> _Data under study_
$ cat config.mk
export PLATFORM = sky130hd
export DESIGN_NAME = me_search_controller
export DESIGN_NICKNAME = d
export VERILOG_FILES = /design/src/rtl/me_search_controller.sv
export SDC_FILE = /design/constraint.sdc
export NUM_CORES = 1
export LEC_CHECK = 0
export CAP_MARGIN = 40
export CORE_MARGIN = 2
export CORE_UTILIZATION = 57
export CTS_CLUSTER_SIZE = 25
export DETAILED_ROUTE_END_ITERATION = 8
export PLACE_DENSITY_LB_ADDON = 0.2
export SLEW_MARGIN = 20
export SYNTH_ARGS = -nofsm -noshare
export SYNTH_HDL_FRONTEND = slang
export SYNTH_SLANG_ARGS = --single-unit
export TNS_END_PERCENT = 20
$ cat constraint.sdc
create_clock -name clock -period 14.8 [get_ports clock]
set_input_delay 1.48 -clock clock [delete_from_list [all_inputs] [get_ports clock]]
set_output_delay 1.48 -clock clock [all_outputs]
set_load 0.02 [all_outputs]
$ cat src/rtl/me_search_controller.sv
`default_nettype none
// ============================================================================
//  Module      : me_search_controller
//  Description : Full-search block-matching sequencer. Walks 16 candidate
//                rows: clears the 16-PE SAD array, streams the 16x16
//                reference block and two search-window columns into the PEs,
//                then scans the 16 PE results and keeps the best candidate.
//                All outputs are registered.
//  Revision    : 1.0 - initial release
// ============================================================================
module me_search_controller #(
    parameter int SAD_W = 16
) (
    input  logic             clock,
    input  logic             reset,
    input  logic             start,
    input  logic [SAD_W-1:0] sad_in,
    output logic [7:0]       AddressR,
    output logic [9:0]       AddressS1,
    output logic [9:0]       AddressS2,
    output logic             pe_clear,
    output logic             pe_valid,
    output logic [3:0]       pe_sel,
    output logic             busy,
    output logic             done,
    output logic [3:0]       motionx,
    output logic [3:0]       motiony,
    output logic [SAD_W-1:0] best_sad
);

    // Search window is 31 pixels wide; port 2 reads 15 columns to the right.
    localparam logic [9:0] c_WIN_W   = 10'd31;
    localparam logic [9:0] c_S2_OFFS = 10'd15;

    typedef enum logic [2:0] {
        S_IDLE    = 3'd0,
        S_CLEAR   = 3'd1,
        S_ACCUM   = 3'd2,
        S_COMPARE = 3'd3,
        S_DONE    = 3'd4
    } state_t;

    state_t           r_state;
    logic [3:0]       r_y;          // candidate row
    logic [7:0]       r_c;          // pixel counter, {j, i}
    logic [3:0]       r_k;          // compare counter / PE index
    logic [7:0]       r_addr_r;
    logic [9:0]       r_addr_s1;
    logic [9:0]       r_addr_s2;
    logic             r_pe_clear;
    logic             r_pe_valid;
    logic [3:0]       r_pe_sel;
    logic             r_busy;
    logic             r_done;
    logic [3:0]       r_motionx;
    logic [3:0]       r_motiony;
    logic [SAD_W-1:0] r_best_sad;

    // Addresses are registered, so they are computed for the pixel index
    // that the next ACCUM cycle will present (c=0 when leaving CLEAR).
    logic [7:0] w_c_nxt;
    logic [9:0] w_row_nxt;
    logic [9:0] w_s1_nxt;
    logic [9:0] w_s2_nxt;
    logic       w_better;

    // Next-pixel address arithmetic and strict-less comparison.
    always_comb begin
        w_c_nxt   = (r_state == S_CLEAR) ? 8'd0 : (r_c + 8'd1);
        w_row_nxt = {6'd0, r_y} + {6'd0, w_c_nxt[7:4]};
        w_s1_nxt  = (w_row_nxt * c_WIN_W) + {6'd0, w_c_nxt[3:0]};
        w_s2_nxt  = w_s1_nxt + c_S2_OFFS;
        w_better  = (sad_in < r_best_sad);
    end

    // Sequencing FSM with its registered outputs and the best-candidate tracker.
    always_ff @(posedge clock) begin
        if (reset) begin
            r_state    <= S_IDLE;
            r_y        <= 4'd0;
            r_c        <= 8'd0;
            r_k        <= 4'd0;
            r_addr_r   <= 8'd0;
            r_addr_s1  <= 10'd0;
            r_addr_s2  <= 10'd0;
            r_pe_clear <= 1'b0;
            r_pe_valid <= 1'b0;
            r_pe_sel   <= 4'd0;
            r_busy     <= 1'b0;
            r_done     <= 1'b0;
            r_motionx  <= 4'd0;
            r_motiony  <= 4'd0;
            r_best_sad <= {SAD_W{1'b1}};
        end else begin
            case (r_state)
                S_IDLE: begin
                    r_done <= 1'b0;
                    if (start) begin
                        // A new search discards the previous result so an
                        // all-saturated window reports candidate (0,0).
                        r_y        <= 4'd0;
                        r_best_sad <= {SAD_W{1'b1}};
                        r_motionx  <= 4'd0;
                        r_motiony  <= 4'd0;
                        r_pe_clear <= 1'b1;
                        r_busy     <= 1'b1;
                        r_state    <= S_CLEAR;
                    end
                end

                S_CLEAR: begin
                    r_pe_clear <= 1'b0;
                    r_c        <= 8'd0;
                    r_pe_valid <= 1'b1;
                    r_addr_r   <= w_c_nxt;
                    r_addr_s1  <= w_s1_nxt;
                    r_addr_s2  <= w_s2_nxt;
                    r_state    <= S_ACCUM;
                end

                S_ACCUM: begin
                    if (r_c == 8'd255) begin
                        r_k        <= 4'd0;
                        r_pe_valid <= 1'b0;
                        r_addr_r   <= 8'd0;
                        r_addr_s1  <= 10'd0;
                        r_addr_s2  <= 10'd0;
                        r_pe_sel   <= 4'd0;
                        r_state    <= S_COMPARE;
                    end else begin
                        r_c       <= w_c_nxt;
                        r_addr_r  <= w_c_nxt;
                        r_addr_s1 <= w_s1_nxt;
                        r_addr_s2 <= w_s2_nxt;
                    end
                end

                S_COMPARE: begin
                    // Strict less-than: ties keep the earlier candidate.
                    if (w_better) begin
                        r_best_sad <= sad_in;
                        r_motionx  <= r_k;
                        r_motiony  <= r_y;
                    end
                    if (r_k == 4'd15) begin
                        r_pe_sel <= 4'd0;
                        if (r_y == 4'd15) begin
                            r_busy  <= 1'b0;
                            r_done  <= 1'b1;
                            r_state <= S_DONE;
                        end else begin
                            r_y        <= r_y + 4'd1;
                            r_pe_clear <= 1'b1;
                            r_state    <= S_CLEAR;
                        end
                    end else begin
                        r_k      <= r_k + 4'd1;
                        r_pe_sel <= r_k + 4'd1;
                    end
                end

                S_DONE: begin
                    r_done  <= 1'b0;
                    r_state <= S_IDLE;
                end

                default: begin
                    r_state    <= S_IDLE;
                    r_pe_clear <= 1'b0;
                    r_pe_valid <= 1'b0;
                    r_busy     <= 1'b0;
                    r_done     <= 1'b0;
                end
            endcase
        end
    end

    assign AddressR  = r_addr_r;
    assign AddressS1 = r_addr_s1;
    assign AddressS2 = r_addr_s2;
    assign pe_clear  = r_pe_clear;
    assign pe_valid  = r_pe_valid;
    assign pe_sel    = r_pe_sel;
    assign busy      = r_busy;
    assign done      = r_done;
    assign motionx   = r_motionx;
    assign motiony   = r_motiony;
    assign best_sad  = r_best_sad;

endmodule
`default_nettype wire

> _Problem requirements_
Check each line of the data above for the string "counter", and copy the ones that have it.

> _Response_
    logic [7:0]       r_c;          // pixel counter, {j, i}
    logic [3:0]       r_k;          // compare counter / PE index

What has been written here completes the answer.